### Assignment
The result should be every line of the listing that holds the word "into".

### Provided data
----------

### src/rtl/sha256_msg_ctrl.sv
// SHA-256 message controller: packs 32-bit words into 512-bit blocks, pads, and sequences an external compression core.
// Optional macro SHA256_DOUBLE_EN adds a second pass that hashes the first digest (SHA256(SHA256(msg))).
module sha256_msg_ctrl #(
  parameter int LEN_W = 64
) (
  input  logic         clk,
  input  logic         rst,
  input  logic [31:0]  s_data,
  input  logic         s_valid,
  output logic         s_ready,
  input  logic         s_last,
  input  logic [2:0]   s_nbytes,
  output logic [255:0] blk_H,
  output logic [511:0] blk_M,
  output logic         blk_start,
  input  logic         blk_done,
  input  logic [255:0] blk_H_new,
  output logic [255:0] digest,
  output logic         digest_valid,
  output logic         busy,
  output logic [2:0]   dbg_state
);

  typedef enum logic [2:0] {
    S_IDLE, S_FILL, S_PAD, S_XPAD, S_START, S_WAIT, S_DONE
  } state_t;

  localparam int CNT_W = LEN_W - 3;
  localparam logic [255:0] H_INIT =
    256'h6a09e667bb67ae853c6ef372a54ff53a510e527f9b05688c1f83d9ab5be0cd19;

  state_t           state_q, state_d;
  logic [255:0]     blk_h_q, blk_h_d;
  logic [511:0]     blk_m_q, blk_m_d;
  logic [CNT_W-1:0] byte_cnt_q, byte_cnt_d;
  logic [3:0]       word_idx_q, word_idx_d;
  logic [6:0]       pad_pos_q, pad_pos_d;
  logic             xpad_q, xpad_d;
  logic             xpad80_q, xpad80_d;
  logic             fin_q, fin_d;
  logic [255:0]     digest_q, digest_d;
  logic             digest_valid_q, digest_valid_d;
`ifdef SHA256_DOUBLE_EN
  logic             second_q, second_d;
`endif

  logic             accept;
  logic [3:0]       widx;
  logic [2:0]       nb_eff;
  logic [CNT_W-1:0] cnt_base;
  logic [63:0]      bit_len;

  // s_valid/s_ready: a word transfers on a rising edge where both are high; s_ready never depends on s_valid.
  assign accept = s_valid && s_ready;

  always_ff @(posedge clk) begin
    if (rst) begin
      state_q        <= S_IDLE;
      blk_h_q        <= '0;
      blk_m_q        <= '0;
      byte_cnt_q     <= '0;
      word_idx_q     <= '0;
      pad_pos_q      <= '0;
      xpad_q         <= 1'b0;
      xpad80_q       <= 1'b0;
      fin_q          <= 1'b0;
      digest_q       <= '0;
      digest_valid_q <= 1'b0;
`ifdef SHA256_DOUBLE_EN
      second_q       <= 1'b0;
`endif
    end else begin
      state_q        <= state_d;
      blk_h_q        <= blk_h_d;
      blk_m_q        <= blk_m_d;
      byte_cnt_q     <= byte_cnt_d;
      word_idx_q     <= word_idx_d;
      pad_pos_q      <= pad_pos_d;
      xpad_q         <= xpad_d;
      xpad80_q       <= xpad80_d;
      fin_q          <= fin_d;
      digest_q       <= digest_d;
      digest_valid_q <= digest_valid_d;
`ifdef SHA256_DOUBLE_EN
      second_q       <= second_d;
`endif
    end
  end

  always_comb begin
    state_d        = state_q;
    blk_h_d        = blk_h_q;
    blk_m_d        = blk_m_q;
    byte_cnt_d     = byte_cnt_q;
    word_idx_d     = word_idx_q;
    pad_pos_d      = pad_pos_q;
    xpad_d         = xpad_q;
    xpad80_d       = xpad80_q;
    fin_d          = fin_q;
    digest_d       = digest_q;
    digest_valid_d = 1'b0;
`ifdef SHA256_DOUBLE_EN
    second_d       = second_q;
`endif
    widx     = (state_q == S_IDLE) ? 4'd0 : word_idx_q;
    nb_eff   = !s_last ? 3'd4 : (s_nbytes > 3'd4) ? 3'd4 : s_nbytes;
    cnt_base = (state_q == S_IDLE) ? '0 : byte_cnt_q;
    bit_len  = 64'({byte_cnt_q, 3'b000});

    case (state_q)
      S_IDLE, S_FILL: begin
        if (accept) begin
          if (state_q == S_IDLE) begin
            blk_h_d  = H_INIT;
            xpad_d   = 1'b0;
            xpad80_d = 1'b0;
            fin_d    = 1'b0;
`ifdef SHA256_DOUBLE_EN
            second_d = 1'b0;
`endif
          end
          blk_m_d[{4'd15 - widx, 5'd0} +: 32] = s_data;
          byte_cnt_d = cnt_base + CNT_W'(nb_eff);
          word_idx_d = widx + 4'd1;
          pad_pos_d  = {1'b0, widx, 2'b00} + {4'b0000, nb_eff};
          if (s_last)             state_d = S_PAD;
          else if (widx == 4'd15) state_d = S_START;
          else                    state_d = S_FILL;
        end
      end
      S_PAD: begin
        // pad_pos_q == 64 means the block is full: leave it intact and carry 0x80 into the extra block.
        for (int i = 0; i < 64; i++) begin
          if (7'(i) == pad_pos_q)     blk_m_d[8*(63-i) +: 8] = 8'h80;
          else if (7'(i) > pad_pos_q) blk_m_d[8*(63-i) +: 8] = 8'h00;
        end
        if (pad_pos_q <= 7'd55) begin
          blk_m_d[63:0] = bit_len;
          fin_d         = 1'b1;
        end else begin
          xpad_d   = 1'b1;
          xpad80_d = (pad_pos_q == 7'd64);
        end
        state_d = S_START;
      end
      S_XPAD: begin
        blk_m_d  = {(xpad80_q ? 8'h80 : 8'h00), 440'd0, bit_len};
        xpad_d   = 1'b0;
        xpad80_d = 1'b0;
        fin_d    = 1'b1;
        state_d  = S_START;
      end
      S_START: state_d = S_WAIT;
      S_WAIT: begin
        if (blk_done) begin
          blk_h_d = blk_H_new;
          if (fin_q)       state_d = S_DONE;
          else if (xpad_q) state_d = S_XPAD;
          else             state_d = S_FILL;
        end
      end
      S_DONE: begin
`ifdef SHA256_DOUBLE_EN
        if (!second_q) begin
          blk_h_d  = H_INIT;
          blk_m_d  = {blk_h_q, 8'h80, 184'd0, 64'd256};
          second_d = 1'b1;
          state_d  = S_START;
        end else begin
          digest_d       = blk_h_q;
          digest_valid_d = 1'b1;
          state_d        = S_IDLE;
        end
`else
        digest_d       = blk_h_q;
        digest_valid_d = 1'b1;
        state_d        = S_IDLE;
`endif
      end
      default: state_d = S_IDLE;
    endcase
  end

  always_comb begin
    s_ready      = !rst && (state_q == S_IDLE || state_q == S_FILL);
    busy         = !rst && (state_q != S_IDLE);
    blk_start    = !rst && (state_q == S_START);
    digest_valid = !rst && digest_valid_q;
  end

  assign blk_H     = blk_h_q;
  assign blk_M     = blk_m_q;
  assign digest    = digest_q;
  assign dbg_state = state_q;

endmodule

----------

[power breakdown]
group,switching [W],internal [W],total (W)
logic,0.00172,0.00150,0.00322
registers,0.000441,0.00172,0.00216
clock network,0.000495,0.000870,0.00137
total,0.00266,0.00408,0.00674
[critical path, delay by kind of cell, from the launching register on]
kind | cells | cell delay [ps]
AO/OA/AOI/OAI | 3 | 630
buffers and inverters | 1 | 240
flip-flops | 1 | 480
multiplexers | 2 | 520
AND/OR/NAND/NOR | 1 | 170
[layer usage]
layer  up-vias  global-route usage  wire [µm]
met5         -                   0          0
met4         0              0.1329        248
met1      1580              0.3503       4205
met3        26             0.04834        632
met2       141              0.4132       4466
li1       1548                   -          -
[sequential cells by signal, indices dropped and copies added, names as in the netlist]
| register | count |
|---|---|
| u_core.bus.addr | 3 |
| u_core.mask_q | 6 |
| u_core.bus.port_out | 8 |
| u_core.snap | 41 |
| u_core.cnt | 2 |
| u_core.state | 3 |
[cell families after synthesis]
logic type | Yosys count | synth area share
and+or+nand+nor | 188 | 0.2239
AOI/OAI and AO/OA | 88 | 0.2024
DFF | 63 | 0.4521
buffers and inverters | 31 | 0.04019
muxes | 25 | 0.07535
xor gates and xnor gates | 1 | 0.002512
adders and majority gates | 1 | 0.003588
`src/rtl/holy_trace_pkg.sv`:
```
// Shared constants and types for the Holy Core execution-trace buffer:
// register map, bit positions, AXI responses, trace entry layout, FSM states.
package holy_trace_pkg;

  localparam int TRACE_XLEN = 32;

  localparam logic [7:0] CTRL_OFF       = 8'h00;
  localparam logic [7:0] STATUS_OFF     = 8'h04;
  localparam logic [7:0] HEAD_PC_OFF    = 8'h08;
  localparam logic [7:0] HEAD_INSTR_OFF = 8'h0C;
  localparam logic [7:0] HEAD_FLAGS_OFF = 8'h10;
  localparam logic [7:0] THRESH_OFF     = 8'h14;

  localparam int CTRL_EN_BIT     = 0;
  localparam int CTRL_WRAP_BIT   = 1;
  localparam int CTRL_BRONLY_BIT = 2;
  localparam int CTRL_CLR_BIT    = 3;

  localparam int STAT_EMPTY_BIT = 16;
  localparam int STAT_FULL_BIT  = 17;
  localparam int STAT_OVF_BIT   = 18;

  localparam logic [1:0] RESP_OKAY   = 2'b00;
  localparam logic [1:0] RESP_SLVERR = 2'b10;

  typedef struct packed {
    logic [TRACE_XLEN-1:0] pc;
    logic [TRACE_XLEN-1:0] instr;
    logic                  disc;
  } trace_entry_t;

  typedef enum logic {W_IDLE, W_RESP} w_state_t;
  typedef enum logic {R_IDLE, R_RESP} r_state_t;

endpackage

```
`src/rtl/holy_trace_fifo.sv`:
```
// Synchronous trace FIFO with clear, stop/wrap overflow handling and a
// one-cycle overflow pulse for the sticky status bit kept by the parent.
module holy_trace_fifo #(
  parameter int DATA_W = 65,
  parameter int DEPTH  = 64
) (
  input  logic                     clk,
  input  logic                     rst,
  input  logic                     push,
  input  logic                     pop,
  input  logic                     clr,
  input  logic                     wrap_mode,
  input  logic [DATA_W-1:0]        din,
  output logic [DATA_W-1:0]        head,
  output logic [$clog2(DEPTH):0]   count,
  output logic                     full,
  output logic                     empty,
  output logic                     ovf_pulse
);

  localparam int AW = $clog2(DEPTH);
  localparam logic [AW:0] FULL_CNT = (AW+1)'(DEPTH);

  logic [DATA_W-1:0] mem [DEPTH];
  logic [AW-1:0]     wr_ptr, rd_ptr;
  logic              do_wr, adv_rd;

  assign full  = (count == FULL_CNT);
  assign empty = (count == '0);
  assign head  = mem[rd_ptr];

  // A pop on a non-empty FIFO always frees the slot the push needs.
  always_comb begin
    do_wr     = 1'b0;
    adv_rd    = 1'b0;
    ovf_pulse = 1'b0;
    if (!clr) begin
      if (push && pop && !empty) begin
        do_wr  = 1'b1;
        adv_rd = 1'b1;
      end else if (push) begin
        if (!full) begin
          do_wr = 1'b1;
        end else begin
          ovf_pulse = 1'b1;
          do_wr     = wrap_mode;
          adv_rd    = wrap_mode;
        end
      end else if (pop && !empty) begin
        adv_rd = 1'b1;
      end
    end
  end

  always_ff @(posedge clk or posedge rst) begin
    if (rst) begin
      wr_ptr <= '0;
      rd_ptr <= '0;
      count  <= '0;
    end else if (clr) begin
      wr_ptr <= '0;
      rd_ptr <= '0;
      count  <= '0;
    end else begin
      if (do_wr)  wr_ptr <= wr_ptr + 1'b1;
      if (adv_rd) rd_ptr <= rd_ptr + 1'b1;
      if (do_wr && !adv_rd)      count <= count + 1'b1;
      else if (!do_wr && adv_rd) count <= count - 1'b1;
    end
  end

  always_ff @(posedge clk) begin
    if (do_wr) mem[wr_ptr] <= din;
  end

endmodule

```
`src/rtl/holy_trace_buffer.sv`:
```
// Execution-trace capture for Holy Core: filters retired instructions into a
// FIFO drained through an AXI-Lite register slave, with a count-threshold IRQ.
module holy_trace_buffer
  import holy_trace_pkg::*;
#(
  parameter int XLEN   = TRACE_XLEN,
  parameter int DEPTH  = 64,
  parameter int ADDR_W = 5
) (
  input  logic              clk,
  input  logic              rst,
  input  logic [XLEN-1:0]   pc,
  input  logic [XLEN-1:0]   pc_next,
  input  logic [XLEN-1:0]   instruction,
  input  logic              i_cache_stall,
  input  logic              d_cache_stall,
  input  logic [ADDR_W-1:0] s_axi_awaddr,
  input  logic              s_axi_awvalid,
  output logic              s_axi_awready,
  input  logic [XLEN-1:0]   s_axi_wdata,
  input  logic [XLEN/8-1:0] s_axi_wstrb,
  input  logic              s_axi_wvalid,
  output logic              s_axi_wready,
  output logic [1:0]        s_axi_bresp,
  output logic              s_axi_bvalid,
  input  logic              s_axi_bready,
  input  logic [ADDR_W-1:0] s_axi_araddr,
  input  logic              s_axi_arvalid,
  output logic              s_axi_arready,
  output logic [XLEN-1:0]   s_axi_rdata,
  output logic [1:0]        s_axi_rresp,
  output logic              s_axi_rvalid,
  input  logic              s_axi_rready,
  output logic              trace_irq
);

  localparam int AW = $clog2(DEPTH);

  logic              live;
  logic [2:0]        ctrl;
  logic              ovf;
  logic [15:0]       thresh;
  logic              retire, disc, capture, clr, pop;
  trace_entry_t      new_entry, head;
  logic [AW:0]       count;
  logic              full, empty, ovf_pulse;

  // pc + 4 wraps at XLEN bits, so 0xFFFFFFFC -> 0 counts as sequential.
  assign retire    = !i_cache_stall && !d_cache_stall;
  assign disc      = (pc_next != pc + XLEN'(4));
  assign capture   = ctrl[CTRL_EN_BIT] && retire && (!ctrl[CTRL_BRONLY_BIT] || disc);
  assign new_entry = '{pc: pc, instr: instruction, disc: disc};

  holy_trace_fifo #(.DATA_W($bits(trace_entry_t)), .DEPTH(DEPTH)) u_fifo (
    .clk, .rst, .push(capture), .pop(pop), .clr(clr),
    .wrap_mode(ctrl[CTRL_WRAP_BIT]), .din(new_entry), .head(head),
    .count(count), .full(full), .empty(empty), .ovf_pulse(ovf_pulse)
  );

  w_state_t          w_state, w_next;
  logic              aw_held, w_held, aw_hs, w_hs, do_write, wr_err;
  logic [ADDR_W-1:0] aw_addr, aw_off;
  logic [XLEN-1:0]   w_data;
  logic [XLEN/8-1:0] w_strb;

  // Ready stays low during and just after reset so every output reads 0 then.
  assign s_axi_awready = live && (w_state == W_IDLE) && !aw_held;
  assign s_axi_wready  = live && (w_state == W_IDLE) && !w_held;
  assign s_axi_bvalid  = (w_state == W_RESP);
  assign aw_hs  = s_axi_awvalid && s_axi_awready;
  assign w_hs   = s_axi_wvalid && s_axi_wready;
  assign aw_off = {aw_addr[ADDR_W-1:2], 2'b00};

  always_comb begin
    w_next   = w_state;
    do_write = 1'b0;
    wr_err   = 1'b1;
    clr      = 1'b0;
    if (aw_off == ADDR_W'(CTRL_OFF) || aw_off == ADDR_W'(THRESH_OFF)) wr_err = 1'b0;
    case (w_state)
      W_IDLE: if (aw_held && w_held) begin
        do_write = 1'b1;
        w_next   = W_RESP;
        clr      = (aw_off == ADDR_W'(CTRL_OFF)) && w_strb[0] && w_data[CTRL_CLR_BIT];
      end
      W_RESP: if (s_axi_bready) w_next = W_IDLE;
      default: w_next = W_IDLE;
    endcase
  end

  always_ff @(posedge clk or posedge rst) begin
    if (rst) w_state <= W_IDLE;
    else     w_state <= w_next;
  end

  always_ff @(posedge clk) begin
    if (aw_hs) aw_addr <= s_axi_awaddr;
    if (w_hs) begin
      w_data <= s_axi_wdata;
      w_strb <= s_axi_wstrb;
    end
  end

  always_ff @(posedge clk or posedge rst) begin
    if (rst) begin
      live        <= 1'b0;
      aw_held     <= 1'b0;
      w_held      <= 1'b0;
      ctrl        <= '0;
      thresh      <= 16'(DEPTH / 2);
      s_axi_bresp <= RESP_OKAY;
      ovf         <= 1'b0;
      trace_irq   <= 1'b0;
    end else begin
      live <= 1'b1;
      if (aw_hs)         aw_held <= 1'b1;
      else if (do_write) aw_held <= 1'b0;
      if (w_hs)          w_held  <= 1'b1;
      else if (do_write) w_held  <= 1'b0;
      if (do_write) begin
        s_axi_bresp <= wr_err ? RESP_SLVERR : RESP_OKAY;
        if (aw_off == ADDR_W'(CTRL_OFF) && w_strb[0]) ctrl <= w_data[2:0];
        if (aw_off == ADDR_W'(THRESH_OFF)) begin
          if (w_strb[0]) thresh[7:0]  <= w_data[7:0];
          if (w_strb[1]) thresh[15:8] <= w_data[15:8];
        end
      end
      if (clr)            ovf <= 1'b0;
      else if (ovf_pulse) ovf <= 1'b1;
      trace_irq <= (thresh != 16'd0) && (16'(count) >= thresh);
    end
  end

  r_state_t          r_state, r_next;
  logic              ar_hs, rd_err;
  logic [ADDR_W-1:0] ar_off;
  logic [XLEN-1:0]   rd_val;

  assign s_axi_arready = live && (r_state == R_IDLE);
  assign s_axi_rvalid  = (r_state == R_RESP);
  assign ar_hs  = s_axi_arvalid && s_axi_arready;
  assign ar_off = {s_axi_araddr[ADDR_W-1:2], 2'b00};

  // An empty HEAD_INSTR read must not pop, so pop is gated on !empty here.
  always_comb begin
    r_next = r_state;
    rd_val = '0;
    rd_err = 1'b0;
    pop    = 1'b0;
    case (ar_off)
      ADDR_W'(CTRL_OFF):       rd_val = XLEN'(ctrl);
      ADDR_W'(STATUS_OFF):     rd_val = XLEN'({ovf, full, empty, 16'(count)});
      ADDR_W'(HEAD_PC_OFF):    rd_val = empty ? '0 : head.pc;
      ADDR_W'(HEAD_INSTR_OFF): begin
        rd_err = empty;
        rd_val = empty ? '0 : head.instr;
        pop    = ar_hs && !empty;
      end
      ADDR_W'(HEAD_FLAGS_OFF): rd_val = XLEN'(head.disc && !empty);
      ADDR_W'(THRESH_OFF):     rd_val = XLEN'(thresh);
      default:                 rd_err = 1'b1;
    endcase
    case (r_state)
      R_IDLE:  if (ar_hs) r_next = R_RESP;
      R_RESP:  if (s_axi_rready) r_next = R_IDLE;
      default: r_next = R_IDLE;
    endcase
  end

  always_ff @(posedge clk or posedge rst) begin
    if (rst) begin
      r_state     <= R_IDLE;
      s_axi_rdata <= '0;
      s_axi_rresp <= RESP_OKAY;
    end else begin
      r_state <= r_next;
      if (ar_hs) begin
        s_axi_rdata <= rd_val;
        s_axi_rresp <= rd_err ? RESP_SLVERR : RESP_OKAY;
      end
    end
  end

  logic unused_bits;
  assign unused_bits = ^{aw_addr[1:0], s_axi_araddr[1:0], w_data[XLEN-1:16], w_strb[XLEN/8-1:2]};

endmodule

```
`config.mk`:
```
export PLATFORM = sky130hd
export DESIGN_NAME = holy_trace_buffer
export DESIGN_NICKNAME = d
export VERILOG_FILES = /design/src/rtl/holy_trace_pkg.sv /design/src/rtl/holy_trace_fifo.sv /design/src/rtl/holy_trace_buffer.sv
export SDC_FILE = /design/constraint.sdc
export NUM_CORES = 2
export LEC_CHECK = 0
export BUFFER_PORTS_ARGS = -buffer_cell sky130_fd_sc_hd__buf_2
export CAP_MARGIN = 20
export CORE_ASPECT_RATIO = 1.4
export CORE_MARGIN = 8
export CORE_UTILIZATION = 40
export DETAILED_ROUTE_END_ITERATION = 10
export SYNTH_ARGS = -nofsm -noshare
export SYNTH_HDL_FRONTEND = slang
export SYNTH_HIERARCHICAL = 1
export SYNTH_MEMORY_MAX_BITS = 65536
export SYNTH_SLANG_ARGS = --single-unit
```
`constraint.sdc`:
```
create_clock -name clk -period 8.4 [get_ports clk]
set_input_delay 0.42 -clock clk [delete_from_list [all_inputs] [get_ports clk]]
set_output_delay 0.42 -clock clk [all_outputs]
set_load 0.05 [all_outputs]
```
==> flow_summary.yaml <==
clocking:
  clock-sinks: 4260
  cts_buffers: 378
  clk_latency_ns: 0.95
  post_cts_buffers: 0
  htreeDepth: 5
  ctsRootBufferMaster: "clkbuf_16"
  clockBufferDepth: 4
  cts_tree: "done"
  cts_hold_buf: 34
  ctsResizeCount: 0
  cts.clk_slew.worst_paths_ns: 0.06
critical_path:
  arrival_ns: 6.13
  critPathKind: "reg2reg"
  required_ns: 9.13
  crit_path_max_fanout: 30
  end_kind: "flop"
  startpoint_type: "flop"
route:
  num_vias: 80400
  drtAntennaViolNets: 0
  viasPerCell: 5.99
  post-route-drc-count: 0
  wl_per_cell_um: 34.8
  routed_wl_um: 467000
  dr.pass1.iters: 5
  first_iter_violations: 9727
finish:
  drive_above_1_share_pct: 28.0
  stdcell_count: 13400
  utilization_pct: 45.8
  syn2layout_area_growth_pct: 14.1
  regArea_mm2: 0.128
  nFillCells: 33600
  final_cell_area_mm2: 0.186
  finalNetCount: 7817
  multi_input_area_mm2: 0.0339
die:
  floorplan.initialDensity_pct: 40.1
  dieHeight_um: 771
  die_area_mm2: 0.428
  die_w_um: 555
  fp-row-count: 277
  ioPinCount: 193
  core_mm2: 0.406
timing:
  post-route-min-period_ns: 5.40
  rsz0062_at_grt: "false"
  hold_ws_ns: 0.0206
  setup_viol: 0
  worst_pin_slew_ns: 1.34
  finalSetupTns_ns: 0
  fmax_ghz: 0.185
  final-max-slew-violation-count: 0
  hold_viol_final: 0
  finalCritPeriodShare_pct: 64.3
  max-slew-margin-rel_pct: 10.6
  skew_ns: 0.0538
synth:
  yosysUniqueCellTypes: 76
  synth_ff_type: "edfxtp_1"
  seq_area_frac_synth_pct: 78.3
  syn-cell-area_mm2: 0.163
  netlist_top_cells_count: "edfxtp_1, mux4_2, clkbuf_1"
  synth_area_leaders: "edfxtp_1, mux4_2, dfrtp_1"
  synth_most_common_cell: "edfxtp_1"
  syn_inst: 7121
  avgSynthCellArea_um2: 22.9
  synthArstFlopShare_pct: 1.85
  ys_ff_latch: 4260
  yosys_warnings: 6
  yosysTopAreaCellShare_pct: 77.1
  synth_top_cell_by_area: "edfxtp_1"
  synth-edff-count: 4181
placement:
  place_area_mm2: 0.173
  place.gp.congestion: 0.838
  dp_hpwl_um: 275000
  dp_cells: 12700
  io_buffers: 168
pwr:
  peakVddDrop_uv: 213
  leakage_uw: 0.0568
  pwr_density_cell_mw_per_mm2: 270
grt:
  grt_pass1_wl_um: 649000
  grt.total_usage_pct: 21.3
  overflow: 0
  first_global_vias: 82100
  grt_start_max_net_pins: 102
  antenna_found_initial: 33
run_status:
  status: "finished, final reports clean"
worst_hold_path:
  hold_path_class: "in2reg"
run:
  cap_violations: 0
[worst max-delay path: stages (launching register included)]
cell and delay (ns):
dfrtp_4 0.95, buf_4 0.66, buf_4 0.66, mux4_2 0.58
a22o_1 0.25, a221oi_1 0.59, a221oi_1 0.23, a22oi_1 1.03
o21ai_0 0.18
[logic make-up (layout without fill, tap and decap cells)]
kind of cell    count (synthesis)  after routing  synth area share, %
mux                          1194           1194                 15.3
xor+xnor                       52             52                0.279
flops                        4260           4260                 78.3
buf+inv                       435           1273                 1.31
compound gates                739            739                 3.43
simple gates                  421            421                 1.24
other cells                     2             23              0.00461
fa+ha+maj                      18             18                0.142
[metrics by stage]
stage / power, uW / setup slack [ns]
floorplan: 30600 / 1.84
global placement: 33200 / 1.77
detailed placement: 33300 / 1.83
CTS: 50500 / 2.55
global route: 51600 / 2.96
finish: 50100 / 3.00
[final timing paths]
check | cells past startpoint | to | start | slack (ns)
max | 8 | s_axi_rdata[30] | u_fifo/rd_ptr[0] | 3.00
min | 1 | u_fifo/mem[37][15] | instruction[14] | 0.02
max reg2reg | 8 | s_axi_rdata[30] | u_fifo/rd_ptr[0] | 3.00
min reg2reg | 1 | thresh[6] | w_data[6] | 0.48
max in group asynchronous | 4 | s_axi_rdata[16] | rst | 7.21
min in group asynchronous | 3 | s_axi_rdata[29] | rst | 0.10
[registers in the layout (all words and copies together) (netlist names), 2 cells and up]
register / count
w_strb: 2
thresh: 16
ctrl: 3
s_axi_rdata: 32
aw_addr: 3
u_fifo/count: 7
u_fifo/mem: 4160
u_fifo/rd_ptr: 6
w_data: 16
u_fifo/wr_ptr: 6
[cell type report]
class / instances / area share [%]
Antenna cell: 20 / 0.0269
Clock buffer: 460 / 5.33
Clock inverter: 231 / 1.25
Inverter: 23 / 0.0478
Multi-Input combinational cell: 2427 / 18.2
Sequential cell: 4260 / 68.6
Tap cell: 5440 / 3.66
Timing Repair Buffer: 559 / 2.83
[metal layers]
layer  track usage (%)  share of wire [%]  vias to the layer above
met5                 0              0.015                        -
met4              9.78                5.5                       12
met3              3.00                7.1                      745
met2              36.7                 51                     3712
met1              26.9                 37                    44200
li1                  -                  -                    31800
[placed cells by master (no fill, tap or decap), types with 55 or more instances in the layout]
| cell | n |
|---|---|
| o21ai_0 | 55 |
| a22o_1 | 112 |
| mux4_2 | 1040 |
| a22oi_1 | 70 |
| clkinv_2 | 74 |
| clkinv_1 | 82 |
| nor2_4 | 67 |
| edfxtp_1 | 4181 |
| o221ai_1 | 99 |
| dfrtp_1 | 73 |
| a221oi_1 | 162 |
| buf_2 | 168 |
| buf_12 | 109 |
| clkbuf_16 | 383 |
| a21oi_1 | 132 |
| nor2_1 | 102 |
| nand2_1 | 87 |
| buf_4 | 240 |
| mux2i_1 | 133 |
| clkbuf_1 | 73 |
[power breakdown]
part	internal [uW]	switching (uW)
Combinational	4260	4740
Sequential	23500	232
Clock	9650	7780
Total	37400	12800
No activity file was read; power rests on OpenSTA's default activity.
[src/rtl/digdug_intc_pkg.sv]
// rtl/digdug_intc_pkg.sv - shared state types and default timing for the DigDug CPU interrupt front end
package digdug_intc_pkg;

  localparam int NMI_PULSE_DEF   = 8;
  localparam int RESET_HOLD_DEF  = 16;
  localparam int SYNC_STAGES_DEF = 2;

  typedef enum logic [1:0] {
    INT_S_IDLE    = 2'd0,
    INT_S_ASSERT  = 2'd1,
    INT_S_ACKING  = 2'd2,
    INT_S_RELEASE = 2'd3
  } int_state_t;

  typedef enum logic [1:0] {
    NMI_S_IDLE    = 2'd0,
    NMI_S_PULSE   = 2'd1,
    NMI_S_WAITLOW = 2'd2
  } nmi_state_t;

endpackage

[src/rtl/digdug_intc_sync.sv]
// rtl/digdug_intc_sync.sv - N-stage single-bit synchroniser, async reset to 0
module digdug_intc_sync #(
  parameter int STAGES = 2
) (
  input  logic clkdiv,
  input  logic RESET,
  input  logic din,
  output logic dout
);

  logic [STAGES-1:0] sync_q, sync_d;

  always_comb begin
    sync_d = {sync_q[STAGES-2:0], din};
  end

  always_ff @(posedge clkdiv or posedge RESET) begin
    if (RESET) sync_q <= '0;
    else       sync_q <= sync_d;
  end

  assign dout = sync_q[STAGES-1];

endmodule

----------

### Problem solution
// SHA-256 message controller: packs 32-bit words into 512-bit blocks, pads, and sequences an external compression core.
        // pad_pos_q == 64 means the block is full: leave it intact and carry 0x80 into the extra block.
// Execution-trace capture for Holy Core: filters retired instructions into a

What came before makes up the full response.